Estaduais de Tempo Integral. Em 2009 foram implantados 14 Centros Estaduais de Tempo Integral, localizados nos municípios de Teresina, Parnaíba, Campo Maior, Regeneração, Oeiras, São Raimundo Nonato e Guaribas, sendo cinco Centros de Ensino Médio, três de Educação Profissional e seis de Ensino Fundamental.

No período investigado, a SEDUC vem dando grande prioridade à implantação de programas do Instituto Ayrton Senna (IAS), como os Programas Acelera, Se Liga e Gestão Nota 10. Dado o tempo ainda recente de implantação desses programas a SEDUC não divulgou uma avaliação dos resultados dessas ações. Pesquisas realizadas em outros estados e municípios que implantaram programas do IAS têm demonstrado que esses programas visam à introdução da lógica gerencial nas escolas em detrimento do princípio legal e constitucional da gestão democrática do ensino.

Segundo Peroni (2008):

Na proposição de seus programas o Instituo Ayrton Senna expõe uma lógica gerencial com um forte viés tecnicista e produtivista, por meio dos seus testes standartizados e das técnicas advindas da administração privada, baseadas em uma qualidade não explícita em seu conteúdo (PERONI, 2008, p. 07).

Ainda para essa autora, nos programas do IAS:

[...] verifica-se a preocupação em estabelecer diálogo com a comunidade escolar.

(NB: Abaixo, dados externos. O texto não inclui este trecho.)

## src/rtl/chacha20_poly1305_bus_master.sv

```systemverilog
// Register-bus initiator that sequences one ChaCha20-Poly1305 operation:
// key/nonce/data writes, init/next commands, bounded status polling, completion write, two result reads.
module chacha20_poly1305_bus_master #(
    parameter int unsigned POLL_LIMIT  = 1024,
    parameter logic [7:0]  INIT_GAP    = 8'd2,
    parameter int unsigned READY_BIT   = 0,
    parameter logic [7:0]  RESULT_BASE = 8'h40
) (
    input  logic         clk,
    input  logic         reset,
    input  logic         start,
    input  logic [255:0] key,
    input  logic [95:0]  nonce,
    input  logic [63:0]  data_in,
    output logic         busy,
    output logic         done,
    output logic         error,
    output logic [31:0]  status_out,
    output logic [63:0]  result,
    output logic         cs,
    output logic         we,
    output logic [7:0]   address,
    output logic [31:0]  write_data,
    input  logic [31:0]  read_data
);
    localparam int unsigned    CW        = $clog2(POLL_LIMIT + 1);
    localparam logic [CW-1:0]  CNT_LIMIT = CW'(POLL_LIMIT);
    localparam logic [CW-1:0]  CNT_MAX   = {CW{1'b1}};

    typedef enum logic [3:0] {
        IDLE, WR_KEY, WR_NONCE, WR_DATA, WR_INIT, GAP, WR_NEXT, POLL_REQ,
        POLL_WAIT, WR_DONE, RD0_REQ, RD0_WAIT, RD1_REQ, RD1_WAIT, FINISH
    } state_t;

    state_t          state_q, state_d;
    logic [7:0]      idx_q, idx_d;
    logic [255:0]    key_q, key_d;
    logic [95:0]     nonce_q, nonce_d;
    logic [63:0]     data_q, data_d;
    logic [CW-1:0]   poll_cnt_q, poll_cnt_d, cnt_inc_s;
    logic            error_q, error_d;
    logic [31:0]     status_q, status_d;
    logic [63:0]     result_q, result_d;
    logic            cs_q, cs_d, we_q, we_d, busy_q, busy_d, done_q, done_d;
    logic [7:0]      addr_q, addr_d;
    logic [31:0]     wdata_q, wdata_d;

    function automatic logic [31:0] nonce_word(input logic [95:0] n, input logic [1:0] i);
        case (i)
            2'd0:    return n[31:0];
            2'd1:    return n[63:32];
            2'd2:    return n[95:64];
            default: return 32'h0;
        endcase
    endfunction

    assign cnt_inc_s = (poll_cnt_q == CNT_MAX) ? poll_cnt_q : poll_cnt_q + CW'(1);

    // Sequencer next state and captured data.
    always_comb begin
        state_d    = state_q;
        idx_d      = idx_q;
        key_d      = key_q;
        nonce_d    = nonce_q;
        data_d     = data_q;
        poll_cnt_d = poll_cnt_q;
        error_d    = error_q;
        status_d   = status_q;
        result_d   = result_q;
        case (state_q)
            IDLE: begin
                if (start) begin
                    key_d      = key;
                    nonce_d    = nonce;
                    data_d     = data_in;
                    error_d    = 1'b0;
                    poll_cnt_d = '0;
                    idx_d      = 8'd0;
                    state_d    = WR_KEY;
                end else begin
                    state_d = IDLE;
                end
            end
            WR_KEY: begin
                if (idx_q == 8'd7) begin
                    idx_d   = 8'd0;
                    state_d = WR_NONCE;
                end else begin
                    idx_d = idx_q + 8'd1;
                end
            end
            WR_NONCE: begin
                if (idx_q == 8'd2) begin
                    idx_d   = 8'd0;
                    state_d = WR_DATA;
                end else begin
                    idx_d = idx_q + 8'd1;
                end
            end
            WR_DATA: begin
                if (idx_q == 8'd1) begin
                    idx_d   = 8'd0;
                    state_d = WR_INIT;
                end else begin
                    idx_d = idx_q + 8'd1;
                end
            end
            WR_INIT: begin
                idx_d = 8'd0;
                if (INIT_GAP == 8'd0) begin
                    state_d = WR_NEXT;
                end else begin
                    state_d = GAP;
                end
            end
            GAP: begin
                if (idx_q == INIT_GAP - 8'd1) begin
                    state_d = WR_NEXT;
                end else begin
                    idx_d = idx_q + 8'd1;
                end
            end
            WR_NEXT:  state_d = POLL_REQ;
            POLL_REQ: state_d = POLL_WAIT;
            POLL_WAIT: begin
                status_d   = read_data;
                poll_cnt_d = cnt_inc_s;
                if (read_data[READY_BIT]) begin
                    state_d = WR_DONE;
                end else if (cnt_inc_s == CNT_LIMIT) begin
                    error_d = 1'b1;
                    state_d = FINISH;
                end else begin
                    state_d = POLL_REQ;
                end
            end
            WR_DONE:  state_d = RD0_REQ;
            RD0_REQ:  state_d = RD0_WAIT;
            RD0_WAIT: begin
                result_d[31:0] = read_data;
                state_d        = RD1_REQ;
            end
            RD1_REQ:  state_d = RD1_WAIT;
            RD1_WAIT: begin
                result_d[63:32] = read_data;
                state_d         = FINISH;
            end
            FINISH:   state_d = IDLE;
            default:  state_d = IDLE;
        endcase
    end

    // Bus outputs are decoded from the upcoming state so they register in step with it.
    always_comb begin
        cs_d    = 1'b0;
        we_d    = 1'b0;
        addr_d  = addr_q;
        wdata_d = wdata_q;
        busy_d  = (state_d != IDLE) && (state_d != FINISH);
        done_d  = (state_d == FINISH);
        case (state_d)
            WR_KEY: begin
                cs_d = 1'b1; we_d = 1'b1;
                addr_d  = 8'h10 + idx_d;
                wdata_d = key_d[{idx_d[2:0], 5'd0} +: 32];
            end
            WR_NONCE: begin
                cs_d = 1'b1; we_d = 1'b1;
                addr_d  = 8'h20 + idx_d;
                wdata_d = nonce_word(nonce_d, idx_d[1:0]);
            end
            WR_DATA: begin
                cs_d = 1'b1; we_d = 1'b1;
                addr_d  = 8'h30 + idx_d;
                wdata_d = idx_d[0] ? data_d[63:32] : data_d[31:0];
            end
            WR_INIT: begin cs_d = 1'b1; we_d = 1'b1; addr_d = 8'h08; wdata_d = 32'h1; end
            WR_NEXT: begin cs_d = 1'b1; we_d = 1'b1; addr_d = 8'h08; wdata_d = 32'h2; end
            WR_DONE: begin cs_d = 1'b1; we_d = 1'b1; addr_d = 8'h08; wdata_d = 32'h4; end
            POLL_REQ: begin cs_d = 1'b1; addr_d = 8'h09; end
            RD0_REQ:  begin cs_d = 1'b1; addr_d = RESULT_BASE; end
            RD1_REQ:  begin cs_d = 1'b1; addr_d = RESULT_BASE + 8'd1; end
            default: begin
                cs_d = 1'b0;
            end
        endcase
    end

    // State, captured data and registered outputs.
    always_ff @(posedge clk or posedge reset) begin
        if (reset) begin
            state_q    <= IDLE;
            idx_q      <= 8'd0;
            key_q      <= 256'd0;
            nonce_q    <= 96'd0;
            data_q     <= 64'd0;
            poll_cnt_q <= '0;
            error_q    <= 1'b0;
            status_q   <= 32'd0;
            result_q   <= 64'd0;
            cs_q       <= 1'b0;
            we_q       <= 1'b0;
            addr_q     <= 8'd0;
            wdata_q    <= 32'd0;
            busy_q     <= 1'b0;
            done_q     <= 1'b0;
        end else begin
            state_q    <= state_d;
            idx_q      <= idx_d;
            key_q      <= key_d;
            nonce_q    <= nonce_d;
            data_q     <= data_d;
            poll_cnt_q <= poll_cnt_d;
            error_q    <= error_d;
            status_q   <= status_d;
            result_q   <= result_d;
            cs_q       <= cs_d;
            we_q       <= we_d;
            addr_q     <= addr_d;
            wdata_q    <= wdata_d;
            busy_q     <= busy_d;
            done_q     <= done_d;
        end
    end

    assign cs         = cs_q;
    assign we         = we_q;
    assign address    = addr_q;
    assign write_data = wdata_q;
    assign busy       = busy_q;
    assign done       = done_q;
    assign error      = error_q;
    assign status_out = status_q;
    assign result     = result_q;
endmodule

```

## config.mk

```make
export PLATFORM = sky130hd
export DESIGN_NAME = chacha20_poly1305_bus_master
export DESIGN_NICKNAME = d
export VERILOG_FILES = /design/src/rtl/chacha20_poly1305_bus_master.sv
export SDC_FILE = /design/constraint.sdc
export NUM_CORES = 2
export LEC_CHECK = 0
export ABC_CLOCK_PERIOD_IN_PS = 28800
export BUFFER_PORTS_ARGS = -buffer_cell sky130_fd_sc_hd__buf_4
export CORE_AREA = 2 2 229 231
export CTS_BUF_LIST = sky130_fd_sc_hd__clkbuf_2
export DETAILED_ROUTE_END_ITERATION = 8
export DIE_AREA = 0 0 231 233
export GPL_TIMING_DRIVEN = 0
export PLACE_DENSITY = 0.8
export SLEW_MARGIN = 20
export SYNTH_ARGS = -nofsm -noshare
export SYNTH_HDL_FRONTEND = slang
export SYNTH_SLANG_ARGS = --single-unit
```

## constraint.sdc

```tcl
create_clock -name clk -period 28.8 [get_ports clk]
set_input_delay 8.64 -clock clk [delete_from_list [all_inputs] [get_ports clk]]
set_output_delay 8.64 -clock clk [all_outputs]
set_load 0.02 [all_outputs]
```

* After elaboration in Yosys (flattened, before gate mapping)
Cells that the tools add are included.
Word-level totals: bits of input ports 451, bits in registers 580
Operators by class: shifts and indexed selects 1, reductions and logical operators 12, eq/ne operators 34, $add $sub $neg 5, muxes and demuxes 33
Operators by type and width (count):
- $mux W256 | 2
- $shiftx A256 B9 Y32 | 1
- $mux W96 | 2
- $pmux W32 S6 | 1
- $mux W64 | 2
- $pmux W32 S3 | 1
- $pmux W4 S14 | 1
- $pmux W8 S7 | 1
- $pmux W8 S6 | 1
- $eq A4 B4 Y1 const B | 10
- $mux W8 | 5
- $mux W32 | 1
- $eq A4 B3 Y1 const B | 7
- $mux W4 | 6
- $eq A11 B11 Y1 const B | 2
- $mux W11 | 2
- $pmux W11 S2 | 1
- $add A6 B8 Y8 const A | 2
- $eq A4 B2 Y1 const B | 4
- $add A11 B1 Y11 const B | 1
- $reduce_or A9 Y1 | 1
- $add A5 B8 Y8 const A | 1
- $add A8 B1 Y8 const B | 1
- $eq A4 B1 Y1 const B | 2
- 20 further kinds | 27

* Longest topological paths before layout
depth in word-level cells 9, depth in mapped cells 16, mapped depth without buffers 14

* Worst setup path after synthesis
No wires, ideal clock.
path kind input port to flip-flop, start point in read_data[0], end point reg addr_q[7] (netlist: address[7]), setup slack 17.768 ns, library setup time 0.095 ns, stages 13, buffers on the path 2, data arrival time 10.937 ns, cells stage by stage o31a_1 -> o221ai_1 -> o311ai_1 -> o21ba_1 -> buf_2 -> nand2_1 -> clkbuf_1 -> inv_1 -> ha_1 -> or2_2 -> o211a_1 -> xnor2_1 -> o31ai_1
Between the ends: longest elaborated chain between the ends 5, elaborated cells on any way between the ends 14, classes of those cells 9 x eq/ne; 3 x mux; 2 x reduce/logical
RTL lines:
- start, declared | line 24 | input logic [31:0] read_data
- $mux W4 * | line 128 | if (read_data[READY_BIT]) begin
- $pmux W4 S14 * | line 70 | case (state_q)
- $eq A4 B4 Y1 or $eq A4 B3 Y1 (tied branches) | line 161 | case (state_d)
- $reduce_or A3 Y1 (no line)
- $pmux W8 S7 or $reduce_bool A7 Y1 (tied branches)
- end signal, assigned | line 219 | addr_q <= addr_d;
- end, declared | line 45 | logic [7:0] addr_q, addr_d;
Every way passes the cells marked *; elsewhere a longest branch is shown, timed or not. A chain may end at the register's enable or synchronous reset.

* Worst setup path in the final report
start point in start, end point reg wdata_q[17] (netlist: write_data[17])
Between the ends: elaborated cells on any way between the ends 24, classes of those cells 8 x eq/ne; 1 x shift; 13 x mux; 2 x reduce/logical
RTL lines:
- start, declared | line 11 | input logic start,
- $mux W256 | line 72 | if (start) begin
- $mux W256 | line 70
- net key_d[145] | line 37 | logic [255:0] key_q, key_d;
- $shiftx A256 B9 Y32 | line 165 | wdata_d = key_d[{idx_d[2:0], 5'd0} +: 32];
- $pmux W32 S6 | line 161
- end signal, assigned | line 220 | wdata_q <= wdata_d;
- end, declared | line 46 | logic [31:0] wdata_q, wdata_d;
The timed path passes the listed nets, and every way through them passes these cells.

==> results.ini <==
[global_routing]
antenna_found_initial=26
track_usage_pct=38.1
overflow=0
grt_pass1_vias=24967
grt_start_max_net_pins=113
grt_pass1_wl_um=151000

[setup_path]
worst_setup_path_end_kind=flop
slowest_stage=o311ai_0
cp_top_family=buffers and inverters
path_class=input pin to flop
path_buf_inv=6
cp_common_cell=buf_2
reg2reg_depth=14
startpoint_type=input pin
path_max_fanout=10
critical_path_cell_count=13
path_cells=buf_4 > and3_1 > buf_2 > clkbuf_1 > buf_2 > buf_2 > buf_2 > nand2_1 > nand2_1 > nor2_1 > o311ai_0 > a31oi_1 > mux2i_1
slowest_delay_ps=980
required_ps=30060
arrival_ps=12710

[clock_network]
clk_pin_slew_ps=90
cts_hold_buf=0
cts_buffers=148
cts_tree=done
cts_buffer_depth=3
cts_setup_buffers=0
clk_latency_ps=1360
ctsResizeCount=0
htreeDepth=4
cts_sinks=580
clockRootBuffer=clkbuf_2

[routing]
wl_per_cell_um=24.4
wl_met3_um=10900
viasPerCell=5.98
antenna_left=0
met2_wirelength_um=47100
drc_errors=0
via_count=25376
routed_wl_um=104000
wl_met1_um=40200
drtIter0Drc=2817
dr.pass1.iters=6
top_layer_used=met5

[outcome]
outcome=finished clean

[yosys]
syn-cell-area_sq_um=27400
synth_fp_nets=3154
ys_top_cells_by_area=dfrtp_1 53%, nand2_1 10%, mux2_2 9.8%
synth_cell_type_count=89
ys_warn_count=0
async_flop_share_pct=100
synth_top_family_by_area=simple AND/OR/NAND/NOR gates
seq_area_frac_synth_pct=53.0
synthAdderAreaFrac_pct=0.393
syn_avg_cell_area_sq_um=10.2
synth-seq-cells=580
synth-xor-area-share_pct=0.256
synth_top_cell_area_share_pct=53.0
synthMuxAreaShare_pct=14.6
synth_compound_area_share_pct=9.72
ys.flop_type=dfrtp_1
synthesis.instances=2695
yosys.area_share.simple_pct=17.5
synth-edff-count=0
yosysTopAreaCell=dfrtp_1

[job]
maxCapViolCount=0

[place]
dp.final_hpwl_um=78600
place.gp.congestion=0.960
numPortBuffers=591

[finish]
fin_util_pct=66.8
syn2layout_area_growth_pct=24.6
fillers=4136
layout-drive-gt1-share_pct=32.8
fin_nets=3900

[sta]
final.setup.tns_ps=0
setup_viol=0
report.final.slew_viol_count=0
hold_viol=0
fmax_ghz=0.0874
fin_skew_ps=102
fin_crit_sh_pct=39.7
max_slew_margin_pct=19.8
period_needed_ps=11440
hold_ws_ps=482
grt_setup_unrepaired=no
tightest_slew_ps=1190

[power_and_ir_drop]
peakVddDrop_mv=0.0666
p_comb_share_pct=59.0
switchingPower_uw=2210
power.leakage_uw=0.0170
clockPowerShare_pct=11.7
pwr-share-seq_pct=29.3
p_int_uw=2430
power.total_uw=4640
switching_share_pct=47.7
power_density_nw_per_um2=136

[die]
coreArea_sq_um=51100
die_w_um=231
fp.dieArea_sq_um=53800
die_height_um=233
initial_core_util_pct=53.6
num_rows=83
ios=592

[worst_hold_path]
hold_path_class=flop to flop
hold_depth=2

cell usage after synthesis (all sizes together) (8+ instances only):
library cell and count:
buf 82, o31a 31, nor4 58, dfrtp 580, o2111ai 30, nand2 765
nand3 17, o221ai 30, nor3 12, o21ai 22, nor2 92, and3 8
o311ai 30, and2 12, and4 31, o211ai 31, clkbuf 132, a31oi 96
mux2 238, nand2b 8, or3 61, inv 78, mux2i 132, a21oi 13
kinds of logic after synthesis:
group	after synthesis
muxes	370
adders and majority gates	8
and+or+nand+nor	1091
xor gates and xnor gates	8
AOI/OAI and AO/OA	346
buffers and inverters	292
DFF	580
routing by layer:
layer	track usage (%)	up-vias
met2	56.9	1695
li1	-	11010
met1	50.0	12356
met3	10.8	311
met4	21.5	4
met5	0	-
per-stage QoR:
| step | instance area, sq um | worst slack [ps] | std cells |
|---|---|---|---|
| after floorplan | 27400 | 3930 | 2695 |
| after global placement | 32700 | -1400 | 3966 |
| after detailed placement | 32800 | 16090 | 3971 |
| after CTS | 34100 | 17530 | 4219 |
| after global routing | 34100 | 17410 | 4246 |
| final | 34100 | 17360 | 4247 |
tightest hold or removal path, cell delays in order (launching register included):
cell and delay (ps):
dfrtp_1 350, nand2_1 50, nand2_1 50
flip-flops by register name (all words and copies together), names as in the netlist:
name        flops
poll_cnt_q     11
write_data     32
status_out     32
idx_q           8
address         8
we              1
result         64
done            1
busy            1
data_q         64
state_q         4
cs              1
nonce_q        96
key_q         256
error           1
layout by cell type, fill, tap and decap left out, types with 11 or more instances in the layout:
cell	instances
inv_2	11
o211ai_1	31
clkbuf_1	130
o21ai_0	15
clkbuf_2	212
nor2_1	92
o311ai_0	25
nand2_1	763
dfrtp_1	580
mux2_2	238
o31a_1	30
or3_1	61
nor4_1	58
a21oi_1	12
o221ai_1	30
mux2i_1	132
buf_1	17
a31oi_1	96
diode_2	28
clkinv_1	23
and2_1	12
buf_2	56
inv_1	71
o2111ai_1	29
buf_4	595
nand3_1	16
and4_1	31
cell type report:
class                           count  area, sq um  share of cell area [%]
Multi-Input combinational cell   1823        11700                    34.2
Sequential cell                   580        14500                    42.5
Timing Repair Buffer              596         4570                    13.4
Tap cell                          680          851                    2.49
Antenna cell                       28         70.1                   0.205
Clock buffer                      211         1060                    3.09
Clock inverter                     37          171                   0.502
Buffer                            214          937                    2.75
Inverter                           78          300                   0.880
power groups by stage:
stage	sequential (uW)	clock [uW]	combinational, uW
finish	1360	543	2740
global route	1390	593	2880
CTS	1350	548	2660
detailed placement	1370	0	2650
global placement	1360	0	2570
floorplan	1450	0	1600
worst paths after layout:
| path | from | endpoint | slack [ps] |
|---|---|---|---|
| setup / recovery | start | write_data[17] | 17360 |
| hold reg to reg | status_out[23] | status_out[23] | 480 |
| setup reg to reg | state_q[3] | write_data[17] | 23790 |
| min in group asynchronous | reset | key_q[199] | 7420 |
| hold / removal | status_out[23] | status_out[23] | 480 |
| max in group asynchronous | reset | nonce_q[47] | 19510 |
Power figures use the tool's default switching activity.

Pelo contrário, o mesmo kit de aprendizagem usado no interior do RS é usado para os índios no Pará, sem qualquer preocupação com os princípios da gestão democrática e curricular (PERONI, 2008, p. 07). A realidade da formação de gestores no Piauí apresenta-se ainda bastante diversificada, tanto no que diz respeito à formação inicial como continuada desses profissionais. O marco regulatório do processo de escolha dos gestores exige apenas formação em nível superior, em curso de licenciatura plena em qualquer área e experiência de dois anos em sala de aula.

O PAR do Piauí aponta uma situação de formação de gestores concentrada na capital, através do Progestão, e cursos desenvolvidos pelo Fundescola. Além de capacitações pontuais desenvolvidas pelo Programa PDE Escola a SEDUC aponta o Programa Escola de Gestores e o Programa Formação pela Escola, este último visa capacitar a comunidade escolar para a melhor utilização dos programas do FNDE, não sendo voltado exclusivamente para a gestão escolar.

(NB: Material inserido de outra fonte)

`config.mk`:
```
export PLATFORM = sky130hd
export DESIGN_NAME = spi_slave_seq
export DESIGN_NICKNAME = d
export VERILOG_FILES = /design/src/rtl/spi_slave_seq_pkg.sv /design/src/rtl/spi_seq_fifo.sv /design/src/rtl/spi_slave_seq.sv
export SDC_FILE = /design/constraint.sdc
export NUM_CORES = 1
export LEC_CHECK = 0
export CAP_MARGIN = 25
export CORE_AREA = 4 4 89 91
export DETAILED_ROUTE_END_ITERATION = 16
export DIE_AREA = 0 0 93 95
export SYNTH_ARGS = -nofsm -noshare
export SYNTH_HDL_FRONTEND = slang
export SYNTH_SLANG_ARGS = --single-unit
```
`constraint.sdc`:
```
create_clock -name clk -period 3.8 [get_ports clk]
set_clock_uncertainty 0.1 [all_clocks]
set_input_delay 0.57 -clock clk [delete_from_list [all_inputs] [get_ports clk]]
set_output_delay 0.57 -clock clk [all_outputs]
set_load 0.01 [all_outputs]
```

Essa tentativa de recuperação da trajetória das políticas voltadas para a gestão educacional nas duas últimas décadas, tanto no Brasil como no Piauí, revela um quadro

marcado pela hegemonia dos organismos de cooperação internacional na definição de diretrizes, orientações e marcos legais e operacionais indutores de reformas educacionais com vistas ao ajustamento da educação à nova ordem econômica mundial. Os sucessivos governos têm priorizado a gestão educacional e escolar como condição fundamental para a elevação da qualidade do ensino e, dessa forma, ensejando um conjunto de programas e ações, na maioria das vezes fragmentadas, superpostas e sem articulação e organicidade entre si, com concepções antagônicas. Dessa forma, predomina no campo da gestão educacional uma dualidade conflitiva entre elementos de participação e ações gerencialistas.